Expert guidelines recommend patients with cancer to obtain nutrients from foods and to not consume supplements [139].
Nutritional insufficiency is endemic in many areas around the world, and supplementation is necessary to provide sufficient concentrations of nutrients in people with nutrient insufficiency.
Many clinical studies investigating the outcome of supplement intake in cancer survivors find no significant effect. However, some deleterious and advantageous effects are reported. For example, beta-carotene supplement is associated with increased risk of gastric and lung cancer, while vitamin E enhances mortality from colorectal and prostate cancers [140, 141]. However, both beta-carotene and vitamin E can decrease the toxicity of radiotherapy in patients with head and neck cancer while increasing the risk of cancer recurrence in smoker patients [142,143,144,145]. Selenium supplementation shows a dual function; its supplementation in selenium-deficient populations leads to reduced risk of stomach and lung cancer, while its consumption in persons with higher circulating levels of selenium increases the risk of these cancers [146]. Consumption of high-dose nutrition supplements is not recommended for cancer prevention.
In the absence of nutritional deficiency, people should achieve nutritional needs through diet alone. In addition, cancer clinicians should elucidate the potential adverse effects of supplements for cancer survivors, and in the case of necessity for supplementation, it should be supplied by a reliable source and personalized to the cancer patient by his/her physician.
Body Fatness
Experimental and epidemiological studies have shown that adult body fatness is associated with a higher risk of cancers affecting the head and neck [147], esophagus [148], liver [149], pancreas [150], colorectum [151], breast [152], kidney [153], stomach [154], gallbladder [155], endometrium [156], ovary [157], cervix [158], and prostate [159].
A number of underlying mechanisms are proposed for increased susceptibility to breast cancer in obese adults, which can also be extended to the other cancers.
Body fatness is associated with abnormal hormone profile, which plays an important role in carcinogenesis in their target sites.

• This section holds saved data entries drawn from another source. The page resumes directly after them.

`config.mk`:
```
export PLATFORM = sky130hd
export DESIGN_NAME = rom_port_arbiter_flat
export DESIGN_NICKNAME = d
export VERILOG_FILES = /design/src/rtl/rom_port_arbiter_if.sv /design/src/rtl/rom_port_arbiter.sv /design/src/flat_wrapper.sv
export SDC_FILE = /design/constraint.sdc
export NUM_CORES = 1
export LEC_CHECK = 0
export BUFFER_PORTS_ARGS = -buffer_cell sky130_fd_sc_hd__buf_2
export CORE_MARGIN = 2
export CORE_UTILIZATION = 51
export CTS_BUF_LIST = sky130_fd_sc_hd__clkbuf_16
export DETAILED_ROUTE_END_ITERATION = 8
export PLACE_DENSITY_LB_ADDON = 0.15
export SLEW_MARGIN = 25
export SYNTH_ARGS = -nofsm -noshare
export SYNTH_HDL_FRONTEND = slang
export SYNTH_SLANG_ARGS = --single-unit
```
`constraint.sdc`:
```
create_clock -name clk -period 2.7 [get_ports clk]
set_input_delay 0.27 -clock clk [delete_from_list [all_inputs] [get_ports clk]]
set_output_delay 0.27 -clock clk [all_outputs]
set_load 0.01 [all_outputs]
```
`src/rtl/rom_port_arbiter_if.sv`:
```
// Core-side bundle for the shared ROM: instruction-fetch (i_*) and data-load (d_*) ports.
interface rom_port_arbiter_if #(
  parameter int unsigned AW = 12
);
  logic          i_req;
  logic [AW-1:0] i_addr;
  logic          i_gnt;
  logic          i_rvalid;
  logic [31:0]   i_rdata;
  logic          i_err;
  logic          d_req;
  logic [AW-1:0] d_addr;
  logic          d_gnt;
  logic          d_rvalid;
  logic [31:0]   d_rdata;
  logic          d_err;

  // Core side: issues requests, consumes grants and responses
  modport master (
    output i_req, i_addr, d_req, d_addr,
    input  i_gnt, i_rvalid, i_rdata, i_err,
    input  d_gnt, d_rvalid, d_rdata, d_err
  );

  // Arbiter side
  modport slave (
    input  i_req, i_addr, d_req, d_addr,
    output i_gnt, i_rvalid, i_rdata, i_err,
    output d_gnt, d_rvalid, d_rdata, d_err
  );
endinterface

```
`src/rtl/rom_port_arbiter.sv`:
```
// Shares one combinational ROM between the fetch and load ports.
// Load port has fixed priority; a saturating wait counter lets a starved fetch win.
// Responses are registered with a fixed one-cycle latency.
module rom_port_arbiter #(
  parameter int unsigned DEPTH    = 128,
  parameter int unsigned MAX_WAIT = 4,
  parameter int unsigned AW       = 12
) (
  input  logic                clk,
  input  logic                reset_n,
  rom_port_arbiter_if.slave   bus,
  output logic [AW-1:0]       rom_addr,
  input  logic [31:0]         rom_inst
);

  localparam int unsigned WCW = 4;
  localparam logic [WCW-1:0] MAX_WAIT_CNT = WCW'(MAX_WAIT);

  logic [WCW-1:0] wait_cnt;
  logic           sel_i;
  logic           sel_d;
  logic [AW-1:0]  gnt_addr;
  logic           gnt_err;
  logic [31:0]    gnt_data;

  // Arbitration, ROM address mux and error decode for the granted request
  always_comb begin
    sel_i    = bus.i_req & (~bus.d_req | (wait_cnt >= MAX_WAIT_CNT));
    sel_d    = bus.d_req & ~sel_i;
    gnt_addr = sel_i ? bus.i_addr : bus.d_addr;
    rom_addr = '0;
    if (sel_i || sel_d) begin
      rom_addr = {gnt_addr[AW-1:2], 2'b00};
    end
    gnt_err  = (gnt_addr[1:0] != 2'b00) | (32'(gnt_addr[AW-1:2]) >= 32'(DEPTH));
    gnt_data = gnt_err ? 32'h0 : rom_inst;
    bus.i_gnt = sel_i;
    bus.d_gnt = sel_d;
  end

  // Starvation counter: consecutive cycles a fetch request was denied
  always_ff @(posedge clk or negedge reset_n) begin
    if (!reset_n) begin
      wait_cnt <= '0;
    end else if (!bus.i_req || sel_i) begin
      wait_cnt <= '0;
    end else if (wait_cnt < MAX_WAIT_CNT) begin
      wait_cnt <= wait_cnt + WCW'(1);
    end
  end

  // Fetch response register; data/err hold while no new grant
  always_ff @(posedge clk or negedge reset_n) begin
    if (!reset_n) begin
      bus.i_rvalid <= 1'b0;
      bus.i_rdata  <= 32'h0;
      bus.i_err    <= 1'b0;
    end else begin
      bus.i_rvalid <= sel_i;
      if (sel_i) begin
        bus.i_rdata <= gnt_data;
        bus.i_err   <= gnt_err;
      end
    end
  end

  // Load response register; data/err hold while no new grant
  always_ff @(posedge clk or negedge reset_n) begin
    if (!reset_n) begin
      bus.d_rvalid <= 1'b0;
      bus.d_rdata  <= 32'h0;
      bus.d_err    <= 1'b0;
    end else begin
      bus.d_rvalid <= sel_d;
      if (sel_d) begin
        bus.d_rdata <= gnt_data;
        bus.d_err   <= gnt_err;
      end
    end
  end

endmodule
```
`src/flat_wrapper.sv`:
```
// flat-port wrapper written by rule: the top's interface ports become plain ports
module rom_port_arbiter_flat 
#(
  parameter int unsigned DEPTH    = 128,
  parameter int unsigned MAX_WAIT = 4,
  parameter int unsigned AW       = 12
)
  (clk, reset_n, rom_addr, rom_inst, bus_i_req, bus_i_addr, bus_d_req, bus_d_addr, bus_i_gnt, bus_i_rvalid, bus_i_rdata, bus_i_err, bus_d_gnt, bus_d_rvalid, bus_d_rdata, bus_d_err);
  rom_port_arbiter_if #(.AW(AW)) bus_i ();
  input  logic clk;
  input  logic reset_n;
  output logic [AW-1:0] rom_addr;
  input  logic [31:0] rom_inst;
  input wire logic [$bits(bus_i.i_req)-1:0] bus_i_req;
  input wire logic [$bits(bus_i.i_addr)-1:0] bus_i_addr;
  input wire logic [$bits(bus_i.d_req)-1:0] bus_d_req;
  input wire logic [$bits(bus_i.d_addr)-1:0] bus_d_addr;
  output wire logic [$bits(bus_i.i_gnt)-1:0] bus_i_gnt;
  output wire logic [$bits(bus_i.i_rvalid)-1:0] bus_i_rvalid;
  output wire logic [$bits(bus_i.i_rdata)-1:0] bus_i_rdata;
  output wire logic [$bits(bus_i.i_err)-1:0] bus_i_err;
  output wire logic [$bits(bus_i.d_gnt)-1:0] bus_d_gnt;
  output wire logic [$bits(bus_i.d_rvalid)-1:0] bus_d_rvalid;
  output wire logic [$bits(bus_i.d_rdata)-1:0] bus_d_rdata;
  output wire logic [$bits(bus_i.d_err)-1:0] bus_d_err;
  assign bus_i.i_req = bus_i_req;
  assign bus_i.i_addr = bus_i_addr;
  assign bus_i.d_req = bus_d_req;
  assign bus_i.d_addr = bus_d_addr;
  assign bus_i_gnt = bus_i.i_gnt;
  assign bus_i_rvalid = bus_i.i_rvalid;
  assign bus_i_rdata = bus_i.i_rdata;
  assign bus_i_err = bus_i.i_err;
  assign bus_d_gnt = bus_i.d_gnt;
  assign bus_d_rvalid = bus_i.d_rvalid;
  assign bus_d_rdata = bus_i.d_rdata;
  assign bus_d_err = bus_i.d_err;
  rom_port_arbiter #(.DEPTH(DEPTH), .MAX_WAIT(MAX_WAIT), .AW(AW)) u_core (.clk(clk), .reset_n(reset_n), .bus(bus_i), .rom_addr(rom_addr), .rom_inst(rom_inst));
endmodule
```
==> results of run 1 <==
[sequential cells by signal (all words and copies together) (netlist names)]
| register | count |
|---|---|
| u_core.bus.d_err | 1 |
| u_core.wait_cnt | 4 |
| u_core.bus.d_rvalid | 1 |
| u_core.bus.d_rdata | 32 |
| u_core.bus.i_rdata | 32 |
| u_core.bus.i_err | 1 |
| u_core.bus.i_rvalid | 1 |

Obesity makes postmenopausal women more prone to invasive breast cancer. Increased risk of invasive breast cancer was evident among women with a BMI of more than 35 kg/m2 compared to women with a BMI of less than 25.0 kg/m2. In addition, mortality from breast cancer in women with grades 2 and 3 obesity was two times higher than that in nonobese women. Interestingly, normal body weight women who gained more than 5% of their body weight had increased risk of breast cancer compared to overweight or obese women who had no change in body weight [152]. During menopause, the breast tissue tends to have higher adipose content. After the decline of the production of estrogen from ovaries, breast tissue adipocytes are responsible for local estrogen production by conversion of androgens. Therefore, obese and overweight women have higher plasma concentration of estrogen that its role in the development of cancer is well-documented [160].

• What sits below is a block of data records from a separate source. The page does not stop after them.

$ cat src/flat_wrapper.sv
// flat-port wrapper written by rule: the top's interface ports become plain ports
module amux_spi_ctrl_flat import amux_spi_pkg::*;
#(
    parameter int         NUM_CH     = 1,
    parameter int         BBM_CYCLES = 4,
    parameter logic [7:0] CHIP_ID    = CHIP_ID_DEF
)
  (clk, rst_n, sel, amux_sel, amux_pad_en, amux_en, spi_ss, spi_sck, spi_mosi, spi_miso);
  amux_spi_ctrl_if spi_i ();
  input  logic clk;
  input  logic rst_n;
  input  logic sel;
  input  logic amux_sel;
  input  logic [8*NUM_CH-1:0] amux_pad_en;
  output logic [8*NUM_CH-1:0] amux_en;
  input wire logic [$bits(spi_i.ss)-1:0] spi_ss;
  input wire logic [$bits(spi_i.sck)-1:0] spi_sck;
  input wire logic [$bits(spi_i.mosi)-1:0] spi_mosi;
  output wire logic [$bits(spi_i.miso)-1:0] spi_miso;
  assign spi_i.ss = spi_ss;
  assign spi_i.sck = spi_sck;
  assign spi_i.mosi = spi_mosi;
  assign spi_miso = spi_i.miso;
  amux_spi_ctrl #(.NUM_CH(NUM_CH), .BBM_CYCLES(BBM_CYCLES), .CHIP_ID(CHIP_ID)) u_core (.clk(clk), .rst_n(rst_n), .spi(spi_i), .sel(sel), .amux_sel(amux_sel), .amux_pad_en(amux_pad_en), .amux_en(amux_en));
endmodule
$ cat config.mk
export PLATFORM = sky130hd
export DESIGN_NAME = amux_spi_ctrl_flat
export DESIGN_NICKNAME = d
export VERILOG_FILES = /design/src/rtl/amux_spi_ctrl_pkg.sv /design/src/rtl/amux_spi_ctrl_if.sv /design/src/rtl/amux_spi_ctrl_sync.sv /design/src/rtl/amux_spi_ctrl.sv /design/src/flat_wrapper.sv
export SDC_FILE = /design/constraint.sdc
export NUM_CORES = 1
export LEC_CHECK = 0
export ABC_CLOCK_PERIOD_IN_PS = 2100
export CORE_MARGIN = 2
export CORE_UTILIZATION = 52
export DETAILED_ROUTE_END_ITERATION = 7
export PLACE_DENSITY = 0.86
export SYNTH_ARGS = -nofsm -noshare
export SYNTH_HDL_FRONTEND = slang
export SYNTH_SLANG_ARGS = --single-unit
$ cat constraint.sdc
create_clock -name clk -period 2.1 [get_ports clk]
set_input_delay 0.63 -clock clk [delete_from_list [all_inputs] [get_ports clk]]
set_output_delay 0.63 -clock clk [all_outputs]
set_load 0.05 [all_outputs]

Additionally, obesity changes the adipocyte function in energy balance, whereby inflammation is increased and signaling of adipokine such as leptin and adiponectin [161] is changed. All these events are potential contributing factors to cancer [162, 163].
Obesity correlates with higher concentrations of circulating insulin, which, in turn, is associated with a greater risk of breast cancer [164]. Insulin by inhibiting the production of estrogen-binding protein makes estrogen more accessible for target tissues [165]. In addition, insulin can induce cancer development by supporting cell growth and preventing apoptosis [166, 167].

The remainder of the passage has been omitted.